So, to summarise, as sufficiently reliable historical data are still very scarce, we simply cannot say with certainty how stable in time was the share of the middle and upper-middle across the world, and how strong was the logic of change when this occurred. However, the evidence we have so far shows that with the exception of ex-communist countries (where there was a downwards ‘correction’ towards the ’50-50 rule’), there was little or no change in terms of regional averages. Furthermore, in terms of changes in individual countries, there seems to be clear evidence in these data for some sort of centripetal force working towards a ‘50-50’ world for the middle and upper-middle in all regions — including ex-communist countries, when in ‘transition’. The little data we have show a quite systematic indication in this direction.61 Therefore, the fact that the middle and upper middle is so homogenous in current data is perhaps, at least in part, the outcome of some sort of a ‘time-convergence’ trend towards this ‘50-50 rule’.
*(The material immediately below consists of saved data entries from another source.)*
File: config.mk
export PLATFORM = sky130hd
export DESIGN_NAME = tl_intersection_ctrl
export DESIGN_NICKNAME = d
export VERILOG_FILES = /design/src/rtl/tl_pkg.sv /design/src/rtl/tl_phase_seq.sv /design/src/rtl/tl_demand_latch.sv /design/src/rtl/tl_walk_timer.sv /design/src/rtl/tl_stop_cam.sv /design/src/rtl/tl_intersection_ctrl.sv
export SDC_FILE = /design/constraint.sdc
export NUM_CORES = 1
export LEC_CHECK = 0
export ABC_AREA = 1
export BUFFER_PORTS_ARGS = -buffer_cell sky130_fd_sc_hd__buf_2
export CORE_AREA = 2 2 52 59
export CTS_CLUSTER_SIZE = 16
export DETAILED_ROUTE_END_ITERATION = 16
export DIE_AREA = 0 0 54 61
export GPL_TIMING_DRIVEN = 0
export PLACE_DENSITY = 0.72
export SETUP_SLACK_MARGIN = 0.1
export SLEW_MARGIN = 15
export SYNTH_ARGS = -nofsm -noshare
export SYNTH_HDL_FRONTEND = slang
export SYNTH_SLANG_ARGS = --single-unit
File: constraint.sdc
create_clock -name clk_i -period 1.8 [get_ports clk_i]
set_input_delay 0.36 -clock clk_i [delete_from_list [all_inputs] [get_ports clk_i]]
set_output_delay 0.36 -clock clk_i [all_outputs]
set_load 0.02 [all_outputs]
File: src/rtl/tl_pkg.sv
package tl_pkg;

  typedef enum logic [2:0] {
    PH_MAIN_GO       = 3'd0,
    PH_MAIN_WARN     = 3'd1,
    PH_CLEAR_TO_SIDE = 3'd2,
    PH_SIDE_GO       = 3'd3,
    PH_SIDE_WARN     = 3'd4,
    PH_CLEAR_TO_MAIN = 3'd5
  } phase_e;

  typedef struct packed {
    logic grn;
    logic yel;
    logic red;
  } lamp_t;

  localparam int unsigned NUM_ROADS = 2;
  localparam int unsigned ROAD_MAIN = 0;
  localparam int unsigned ROAD_SIDE = 1;

endpackage

File: src/rtl/tl_phase_seq.sv
module tl_phase_seq
  import tl_pkg::*;
#(
  parameter int unsigned MAIN_GO_MIN = 10,
  parameter int unsigned MAIN_WARN   = 3,
  parameter int unsigned CLEAR       = 1,
  parameter int unsigned SIDE_GO     = 8,
  parameter int unsigned SIDE_WARN   = 3
) (
  input  logic   clk_i,
  input  logic   rst_ni,
  input  logic   tick_i,
  input  logic   demand_i,
  output phase_e phase_o,
  output phase_e phase_nxt_o
);

  localparam int unsigned MAX_GO   = (MAIN_GO_MIN > SIDE_GO) ? MAIN_GO_MIN : SIDE_GO;
  localparam int unsigned MAX_WARN = (MAIN_WARN > SIDE_WARN) ? MAIN_WARN : SIDE_WARN;
  localparam int unsigned MAX_GW   = (MAX_GO > MAX_WARN) ? MAX_GO : MAX_WARN;
  localparam int unsigned MAX_DUR  = (MAX_GW > CLEAR) ? MAX_GW : CLEAR;
  localparam int unsigned CNT_W    = (MAX_DUR > 2) ? $clog2(MAX_DUR) : 1;

  phase_e             phase_q, phase_d;
  logic [CNT_W-1:0]   cnt_q, cnt_d;
  logic               at_last;

  function automatic logic [CNT_W-1:0] last_of(phase_e p);
    case (p)
      PH_MAIN_GO:   return CNT_W'(MAIN_GO_MIN - 1);
      PH_MAIN_WARN: return CNT_W'(MAIN_WARN - 1);
      PH_SIDE_GO:   return CNT_W'(SIDE_GO - 1);
      PH_SIDE_WARN: return CNT_W'(SIDE_WARN - 1);
      default:      return CNT_W'(CLEAR - 1);
    endcase
  endfunction

  function automatic phase_e succ_of(phase_e p);
    case (p)
      PH_MAIN_GO:       return PH_MAIN_WARN;
      PH_MAIN_WARN:     return PH_CLEAR_TO_SIDE;
      PH_CLEAR_TO_SIDE: return PH_SIDE_GO;
      PH_SIDE_GO:       return PH_SIDE_WARN;
      PH_SIDE_WARN:     return PH_CLEAR_TO_MAIN;
      default:          return PH_MAIN_GO;
    endcase
  endfunction

  assign at_last = (cnt_q == last_of(phase_q));

  always_comb begin
    phase_d = phase_q;
    cnt_d   = cnt_q;
    if (tick_i) begin
      if (at_last) begin
        // main green saturates at its minimum until demand shows up
        if (phase_q != PH_MAIN_GO || demand_i) begin
          phase_d = succ_of(phase_q);
          cnt_d   = '0;
        end
      end else begin
        cnt_d = cnt_q + 1'b1;
      end
    end
  end

  always_ff @(posedge clk_i or negedge rst_ni) begin
    if (!rst_ni) begin
      phase_q <= PH_MAIN_GO;
      cnt_q   <= '0;
    end else begin
      phase_q <= phase_d;
      cnt_q   <= cnt_d;
    end
  end

  assign phase_o     = phase_q;
  assign phase_nxt_o = phase_d;

endmodule

File: src/rtl/tl_demand_latch.sv
module tl_demand_latch (
  input  logic clk_i,
  input  logic rst_ni,
  input  logic set_i,
  input  logic clr_i,
  output logic pend_o
);

  logic pend_q;

  // clear wins over a coincident set
  always_ff @(posedge clk_i or negedge rst_ni) begin
    if (!rst_ni)    pend_q <= 1'b0;
    else if (clr_i) pend_q <= 1'b0;
    else if (set_i) pend_q <= 1'b1;
  end

  assign pend_o = pend_q;

endmodule

File: src/rtl/tl_walk_timer.sv
module tl_walk_timer #(
  parameter int unsigned LOAD = 9,
  parameter int unsigned W    = 4
) (
  input  logic         clk_i,
  input  logic         rst_ni,
  input  logic         tick_i,
  input  logic         green_i,
  input  logic         green_nxt_i,
  output logic [W-1:0] val_o
);

  logic [W-1:0] val_q;

  always_ff @(posedge clk_i or negedge rst_ni) begin
    if (!rst_ni)                       val_q <= '0;
    else if (!green_nxt_i)             val_q <= '0;
    else if (!green_i)                 val_q <= W'(LOAD);
    else if (tick_i && val_q != '0)    val_q <= val_q - 1'b1;
  end

  assign val_o = val_q;

endmodule

File: src/rtl/tl_stop_cam.sv
module tl_stop_cam (
  input  logic clk_i,
  input  logic rst_ni,
  input  logic sens_i,
  input  logic armed_i,
  output logic fire_o
);

  logic prev_q, fire_q;

  always_ff @(posedge clk_i or negedge rst_ni) begin
    if (!rst_ni) begin
      prev_q <= 1'b0;
      fire_q <= 1'b0;
    end else begin
      prev_q <= sens_i;
      fire_q <= sens_i & ~prev_q & armed_i;
    end
  end

  assign fire_o = fire_q;

endmodule

File: src/rtl/tl_intersection_ctrl.sv
module tl_intersection_ctrl
  import tl_pkg::*;
#(
  parameter int unsigned MAIN_GO_MIN = 10,
  parameter int unsigned MAIN_WARN   = 3,
  parameter int unsigned CLEAR       = 1,
  parameter int unsigned SIDE_GO     = 8,
  parameter int unsigned SIDE_WARN   = 3,
  parameter int unsigned WALK_LOAD   = 9,
  localparam int unsigned WALK_W     = $clog2(WALK_LOAD + 1)
) (
  input  logic              clk_i,
  input  logic              rst_ni,
  input  logic              tick_i,
  input  logic              side_appr_n_i,
  input  logic              side_appr_s_i,
  input  logic              stop_n_i,
  input  logic              stop_s_i,
  output logic              main_grn_o,
  output logic              main_yel_o,
  output logic              main_red_o,
  output logic              side_grn_o,
  output logic              side_yel_o,
  output logic              side_red_o,
  output logic [WALK_W-1:0] main_walk_o,
  output logic [WALK_W-1:0] side_walk_o,
  output logic              cam_n_o,
  output logic              cam_s_o
);

  phase_e phase_q, phase_nxt;
  logic   pend_q;
  logic   enter_side;
  lamp_t  main_lamp, side_lamp;

  logic [NUM_ROADS-1:0] grn_now, grn_nxt;
  logic [WALK_W-1:0]    walk [NUM_ROADS];
  logic [1:0]           stop_vec, cam_vec;

  tl_phase_seq #(
    .MAIN_GO_MIN (MAIN_GO_MIN),
    .MAIN_WARN   (MAIN_WARN),
    .CLEAR       (CLEAR),
    .SIDE_GO     (SIDE_GO),
    .SIDE_WARN   (SIDE_WARN)
  ) u_seq (
    .clk_i       (clk_i),
    .rst_ni      (rst_ni),
    .tick_i      (tick_i),
    .demand_i    (pend_q),
    .phase_o     (phase_q),
    .phase_nxt_o (phase_nxt)
  );

  assign enter_side = (phase_nxt == PH_SIDE_GO) && (phase_q != PH_SIDE_GO);

  tl_demand_latch u_demand (
    .clk_i  (clk_i),
    .rst_ni (rst_ni),
    .set_i  (side_appr_n_i | side_appr_s_i),
    .clr_i  (enter_side),
    .pend_o (pend_q)
  );

  always_comb begin
    main_lamp = '{grn: 1'b0, yel: 1'b0, red: 1'b1};
    side_lamp = '{grn: 1'b0, yel: 1'b0, red: 1'b1};
    case (phase_q)
      PH_MAIN_GO:   main_lamp = '{grn: 1'b1, yel: 1'b0, red: 1'b0};
      PH_MAIN_WARN: main_lamp = '{grn: 1'b0, yel: 1'b1, red: 1'b0};
      PH_SIDE_GO:   side_lamp = '{grn: 1'b1, yel: 1'b0, red: 1'b0};
      PH_SIDE_WARN: side_lamp = '{grn: 1'b0, yel: 1'b1, red: 1'b0};
      default: ;
    endcase
  end

  assign {main_grn_o, main_yel_o, main_red_o} = main_lamp;
  assign {side_grn_o, side_yel_o, side_red_o} = side_lamp;

  assign grn_now[ROAD_MAIN] = (phase_q   == PH_MAIN_GO);
  assign grn_now[ROAD_SIDE] = (phase_q   == PH_SIDE_GO);
  assign grn_nxt[ROAD_MAIN] = (phase_nxt == PH_MAIN_GO);
  assign grn_nxt[ROAD_SIDE] = (phase_nxt == PH_SIDE_GO);

  for (genvar r = 0; r < NUM_ROADS; r++) begin : g_walk
    tl_walk_timer #(
      .LOAD (WALK_LOAD),
      .W    (WALK_W)
    ) u_walk (
      .clk_i       (clk_i),
      .rst_ni      (rst_ni),
      .tick_i      (tick_i),
      .green_i     (grn_now[r]),
      .green_nxt_i (grn_nxt[r]),
      .val_o       (walk[r])
    );
  end

  assign main_walk_o = walk[ROAD_MAIN];
  assign side_walk_o = walk[ROAD_SIDE];

  assign stop_vec = {stop_s_i, stop_n_i};

  for (genvar c = 0; c < 2; c++) begin : g_cam
    tl_stop_cam u_cam (
      .clk_i   (clk_i),
      .rst_ni  (rst_ni),
      .sens_i  (stop_vec[c]),
      .armed_i (side_lamp.red),
      .fire_o  (cam_vec[c])
    );
  end

  assign cam_n_o = cam_vec[0];
  assign cam_s_o = cam_vec[1];

endmodule

* Word level (Yosys, flattened, before mapping)
Cells that the tools add are included.
** Word-level totals
- Register bits :: 20
- Input bits :: 7
- Output and inout port bits :: 16
** Operators by class
- Add/subtract/negate cells :: 3
- Eq/ne operators :: 10
- Multiplexer cells :: 17
- Bitwise logic cells :: 7
- Reduce and logical (&&, ||, !) cells :: 12
** Operator list (number)
- 4-bit two-way mux :: 8
- 3-bit case mux with 5 select lines :: 1
- 3-bit case mux with 2 select lines :: 2
- 4-bit case mux with 3 select lines :: 1
- 3-bit by 2-bit == test with 1-bit output, second input constant :: 3
- 3-bit two-way mux :: 3
- 4-bit nonzero test :: 2
- 4-bit by 1-bit subtractor with 4-bit output, second input constant :: 2
- 3-bit logical NOT :: 2
- 3-bit != test, second input constant :: 2
- 4-bit by 1-bit adder with 4-bit output, second input constant :: 1
- 1-bit AND :: 4
- 4-bit == test :: 1
- 3-bit by 1-bit == test with 1-bit output, second input constant :: 1
- 3-bit == test, second input constant :: 1
- 1-bit logical AND :: 3
- 3-bit by 2-bit != test with 1-bit output, second input constant :: 1
- 3-bit nonzero test :: 1
- 1-bit two-way mux :: 2
- 2-bit != test, second input constant :: 1
- 1-bit inverter :: 2
- 2-bit AND reduction :: 1
- 2-bit nonzero test :: 1
- 2-bit OR reduction :: 1
- 2 further kinds :: 2

* Depth between registers and ports, before layout
- Word-level depth :: 9
- Depth in mapped cells :: 12
- Depth with buffers taken out :: 12

* By module
Synthesis repeated with hierarchy kept, for this count alone.
** Second synthesis, totals
- Cells, all modules :: 191
- Area total of the unflattened synthesis :: 1445.1 um^2
** Modules (own cells, without submodules)
- tl_phase_seq :: instances 1, cells an instance 86, area each 615.6 um^2
- tl_walk_timer :: instances 2, cells an instance 37, area each 292.8 um^2
- tl_stop_cam :: instances 2, cells an instance 4, area each 60.1 um^2
- tl_intersection_ctrl :: instances 1, cells an instance 20, area each 91.3 um^2
- tl_demand_latch :: instances 1, cells an instance 3, area each 32.5 um^2

* Worst setup path before layout
Ideal clock, no wire load.
- Kind :: register to register
- From :: register u_seq.phase_q[1] (netlist: u_seq.phase_o[1])
- To :: register u_demand.pend_q (netlist: u_demand.pend_o)
- Arrival :: 1.634 ns
- Slack :: 0.044 ns
- Stages on the path, launching flop included :: 10
- Clock period less this slack :: 1.756 ns
- Cell sequence :: dfrtp_1 -> nor2_2 -> nand2_1 -> inv_1 -> nor2_1 -> nand4_1 -> nand2_2 -> nand3_2 -> nor2_1 -> nor2_1
** Between the ends
- Word-level cells in the longest chain between the ends :: 9
- Elaborated cells on any way between the ends :: 19
- Those cells by class :: 7 x eq/ne; 6 x mux; 6 x reduce/logical
** RTL lines
- from (decl) :: RTL line tl_phase_seq.sv:24 : phase_e phase_q, phase_d;
- from (signal assigned) :: RTL line tl_phase_seq.sv:72 : phase_q <= phase_d;
- 3-bit by 1-bit == test with 1-bit output or 3-bit == test (tied branches) :: RTL line tl_phase_seq.sv:29, tl_phase_seq.sv:39
- 2-bit OR reduction (no line)
- 4-bit case mux with 3 select lines :: RTL line tl_phase_seq.sv:29 : case (p)
- 4-bit == test :: RTL line tl_phase_seq.sv:49 : assign at_last = (cnt_q == last_of(phase_q));
- 3-bit two-way mux :: RTL line tl_phase_seq.sv:55 : if (at_last) begin
- 3-bit two-way mux :: RTL line tl_phase_seq.sv:54 : if (tick_i) begin
- 3-bit by 2-bit == test with 1-bit output :: RTL line tl_intersection_ctrl.sv:55 : assign enter_side = (phase_nxt == PH_SIDE_GO) && (phase_q != PH_SIDE_GO);
- 1-bit logical AND (*) :: RTL line tl_intersection_ctrl.sv:55
- 1-bit two-way mux or 2-bit nonzero test (tied branches)
- to (signal assigned) :: RTL line tl_demand_latch.sv:13 : if (!rst_ni) pend_q <= 1'b0;
- to (signal assigned) :: RTL line tl_demand_latch.sv:14 : else if (clr_i) pend_q <= 1'b0;
- to (signal assigned) :: RTL line tl_demand_latch.sv:15 : else if (set_i) pend_q <= 1'b1;
- to (decl) :: RTL line tl_demand_latch.sv:9 : logic pend_q;
Mark *: on every way between the ends. The rest lies on a longest branch, timed or not.
A chain may end at the register's enable or synchronous reset.

* Worst setup path after layout
- From :: register u_seq.phase_q[2] (netlist: u_seq.phase_o[2])
- To :: register u_demand.pend_q (netlist: u_demand.pend_o)
** Between the ends
- Word-level cells in the longest chain between the ends :: 9
- Elaborated cells on any way between the ends :: 19
- Those cells by class :: 7 x eq/ne; 6 x mux; 6 x reduce/logical
** RTL lines
- 3-bit by 1-bit == test with 1-bit output or 3-bit == test (tied branches) :: RTL line tl_phase_seq.sv:29, tl_phase_seq.sv:39
- 2-bit OR reduction (no line)
- 4-bit case mux with 3 select lines :: RTL line tl_phase_seq.sv:29
- 4-bit == test :: RTL line tl_phase_seq.sv:49
- 3-bit two-way mux (*) :: RTL line tl_phase_seq.sv:55
- 3-bit two-way mux (*) :: RTL line tl_phase_seq.sv:54
- via phase_nxt[0] :: RTL line tl_intersection_ctrl.sv:31 : phase_e phase_q, phase_nxt;
- 3-bit by 2-bit == test with 1-bit output (*) :: RTL line tl_intersection_ctrl.sv:55
- 1-bit logical AND (*) :: RTL line tl_intersection_ctrl.sv:55
- 1-bit two-way mux or 2-bit nonzero test (tied branches)
Mark *: on every way through the listed nets, which the timed path passes. The rest lies on a longest branch.

==> out/results.ini <==
[clock_tree]
htree_levels = 1
clock_latency_ns = 0.30
numCtsBuffers = 3
tritoncts = built
clock-sinks = 20
root_buffer = clkbuf_4
cts_buffer_depth = 2
path_clk_slew_ns = 0.11

[placed_design]
dpl.cell_count = 203
dpl_cell_area_sq_mm = 0.00132
place.port_buffers = 21
dp_slack_ns = 0.00593
gp_congestion = 0.828
hpwl_mm = 1.85

[grt]
grt_util_met3_pct = 3.69
grt_pass1_vias = 992
grt_start_max_net_pins = 21
gr-total-overflow = 0
busiest_layer = met2
use_met2_pct = 32.8
gr-usage-met1_pct = 19.3
grt_use_total_pct = 18.0
antenna_found_initial = 0
grt_pass1_wl_mm = 4.20

[setup_path]
worstPathCellList = or2_1 > nand3_1 > nand2_2 > nor2_4 > nand4_1 > nand2_2 > nand3_4 > nor2_2 > nor2_1
timing.rr.end = u_demand.pend_o$_DFFE_PN0P_
critPathMostFrequentCell = nand2_2
crit_buf_inv = 0
reg2reg_from = u_seq.phase_o[2]$_DFF_PN0_
start_kind = register
path_delay_family = simple AND/OR/NAND/NOR gates
path_max_fanout = 5
rrSetupSlack_ns = 0.05
end_kind = register
rr_worst_depth = 9
max_stage_delay_ns = 0.46
critPathSlowestCell = dfrtp_2
critPathKind = register to register
crit_required_ns = 2.00
cp.arrival_ns = 1.95

[synth]
synthTopCellsByArea = dfrtp_1 (43%), nand2_1 (9.0%), inv_1 (7.7%), nor2_1 (5.5%), ha_1 (5.4%)
synthXorXnorAreaFrac_pct = 2.25
ys_async_sr_fraction_pct = 100
synth_cell_types = 22
yosys_warnings = 0
post_synth_fa_ha_maj_area_fraction_pct = 5.35
syn-instance-count = 149
syn_nets = 161
ys_top_cells_by_count = nand2_1 (28), inv_1 (24), dfrtp_1 (20), nor2_1 (17), o21ai_0 (9)
synth_edf_count = 0
synth_top_family_by_area = simple AND/OR/NAND/NOR gates
synth.area.mux_share_pct = 0
syn-cell-area_sq_mm = 0.00117
yosysMostFrequentCell = nand2_1
synth-simple-area-share_pct = 32.7
ys.flop_type = dfrtp_1
synth_compound_area_share_pct = 8.46
yosys.area.top_type = dfrtp_1
seq_area_frac_synth_pct = 42.8
synth.avg_cell_area_sq_um = 7.84
ys_ff_latch = 20
synth.top_cell.area_share_pct = 42.8

[cells_and_area]
drive_above_1_share_pct = 38.0
antennaDiodeCount = 0
fill_cells = 243
syn_to_final_growth_pct = 33.0
fin_area_sq_mm = 0.00155
seq_area_sq_um = 504
finalNetCount = 201
multiInputGateArea_sq_um = 649
layout.cells.non_filler = 220

[route]
drt_iter0_drc = 26
dr_total_vias = 1087
route.detailed.drc = 0
wl_mm = 2.65
vias_per_cell = 4.94
dr.pass1.iters = 4
wl_per_cell_um = 12.1
ant_nets = 0

[pwr]
swShare_pct = 49.0
power_density_mw_per_mm2 = 1660
power_frac_seq_pct = 27.3
p_comb_share_pct = 64.4
ir_drop_uv = 1090
p_clk_share_pct = 8.3
p_int_mw = 1.32
switching_power_mw = 1.27
power.total_mw = 2.59
p_leak_nw = 0.791

[sta]
finalWorstSetupSlack_ns = 0.0502
slew_headroom_pct = 70.2
finalCritPeriodShare_pct = 97.2
final_max_slew_viol_count = 0
worstMarginPinSlew_ns = 0.447
final.setup.tns_ns = 0
grt_setup_unrepaired = true
layout_min_cycle_time_ns = 1.75
fmax_ghz = 0.572
hold_viol_final = 0
setup_viol = 0
clock_skew_ns = 0.00110

[die]
die_w_um = 54
start_util_pct = 43.2
placementRows = 20
ioPinCount = 23
dieArea_sq_mm = 0.00329
coreArea_sq_mm = 0.00270
die_h_um = 61

[hold_path]
worstHoldStart = stop_s_i
hold_depth = 1
hold_path_end = g_cam[1].u_cam.prev_q$_DFF_PN0_
hold_path.class = primary input to register

[run_status]
status = finished, final reports clean

[run]
max-cap-violations = 0

==> layer usage <==
metal | up-vias | part of all wire [%]
met5 | - | 0
met4 | 0 | 1.7
met3 | 5 | 2.7
met2 | 15 | 55
met1 | 517 | 41
li1 | 550 | -
==> state kept, by name (all words and copies together) (netlist names) <==
signal / flops
g_cam.u_cam.fire_o: 2
g_cam.u_cam.prev_q: 2
g_walk.u_walk.val_o: 8
u_demand.pend_o: 1
u_seq.cnt_q: 4
u_seq.phase_o: 3
==> layout by cell type (no fill, tap or decap), types with 3 or more instances in the layout <==
| master | count |
|---|---|
| buf_2 | 19 |
| clkbuf_4 | 3 |
| a21oi_1 | 7 |
| nand3_1 | 6 |
| nand2_1 | 20 |
| dfrtp_1 | 17 |
| nand2_2 | 11 |
| buf_6 | 4 |
| ha_1 | 5 |
| inv_1 | 22 |
| nor2_4 | 6 |
| nor2_1 | 15 |
| nand4_1 | 4 |
| dfrtp_2 | 3 |
| buf_4 | 12 |
| o21ai_0 | 7 |
| xor2_1 | 3 |
| nand3_2 | 4 |
==> power by group through the flow <==
stage	combinational, mW	clock, mW	sequential [mW]
2_1_floorplan	0.861	0	0.718
3_3_place_gp	1.12	0	0.701
3_5_place_dp	1.17	0	0.704
4_1_cts	1.42	0.219	0.711
5_1_grt	1.84	0.239	0.724
6_report	1.66	0.214	0.706
==> how the worst max path moves through the flow <==
| stage | to | from | cells after the start |
|---|---|---|---|
| floorplan | u_demand.pend_o$_DFFE_PN0P_ | u_seq.phase_o[1]$_DFF_PN0_ | 9 |
| global placement | u_demand.pend_o$_DFFE_PN0P_ | u_seq.phase_o[1]$_DFF_PN0_ | 10 |
| detailed placement | u_seq.cnt_q[2]$_DFFE_PN0P_ | u_seq.phase_o[1]$_DFF_PN0_ | 10 |
| CTS | side_red_o | u_seq.phase_o[1]$_DFF_PN0_ | 4 |
| global route | u_demand.pend_o$_DFFE_PN0P_ | u_seq.phase_o[2]$_DFF_PN0_ | 9 |
| finish | u_demand.pend_o$_DFFE_PN0P_ | u_seq.phase_o[2]$_DFF_PN0_ | 9 |
==> logic make-up after synthesis <==
group           after synthesis
simple gates                 76
compound gates               19
buf+inv                      26
flops                        20
xor+xnor                      3
fa+ha+maj                     5
==> area by class of cell <==
type	count	share of cell area, %
inverter	25	6.20
timing repair buffer	35	15.1
clock buffer	3	1.45
tap	33	2.66
multi-input combinational	103	41.8
sequential	20	32.4
buffer	1	0.322
==> per-stage QoR <==
stage / hold slack (ns) / utilization [%]
after global placement: 0.321 / 48.8
final: 0.169 / 57.5
after global routing: 0.164 / 57.5
after CTS: 0.167 / 53.6
after detailed placement: 0.333 / 48.8
after floorplan: 0.0644 / -
==> timing repair <==
action	CTS	global route
endpoints found under the setup margin	16	18
hold buffers	1	0
hold endpoints to repair	20	0
gates resized for setup	13	21
pin swaps	4	15
setup buffers	7	6
Power figures use the tool's default switching activity.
How much would the bottom 40% living in middle-income countries wish for a similar phenomenon of ‘convergence’ for them! And how much the top 10% from my part of the world would think of this as a fate almost worse than death if this also were to happen to them.

Finally, developing countries indicate (not surprisingly) that political shocks — as happened in Chile, Eastern Europe, the former Soviet Union, and in many Sub-Saharan countries (and taking place now in the Arab world) — are most likely to have short and long-term distributional effects — and the latter, as it is clear in the Chilean and Brazilian cases, could easily take the form of an inequalising ‘ratchet effect’ — as those who benefit from reduced inequality tend to be less able to retain their gains as those that benefit from increased inequality.

61 What is needed now is to corroborate this findings with other datasets, such as the “UTIP Global Inequality Data Sets” (2014); the “World Top Incomes Database” (2014).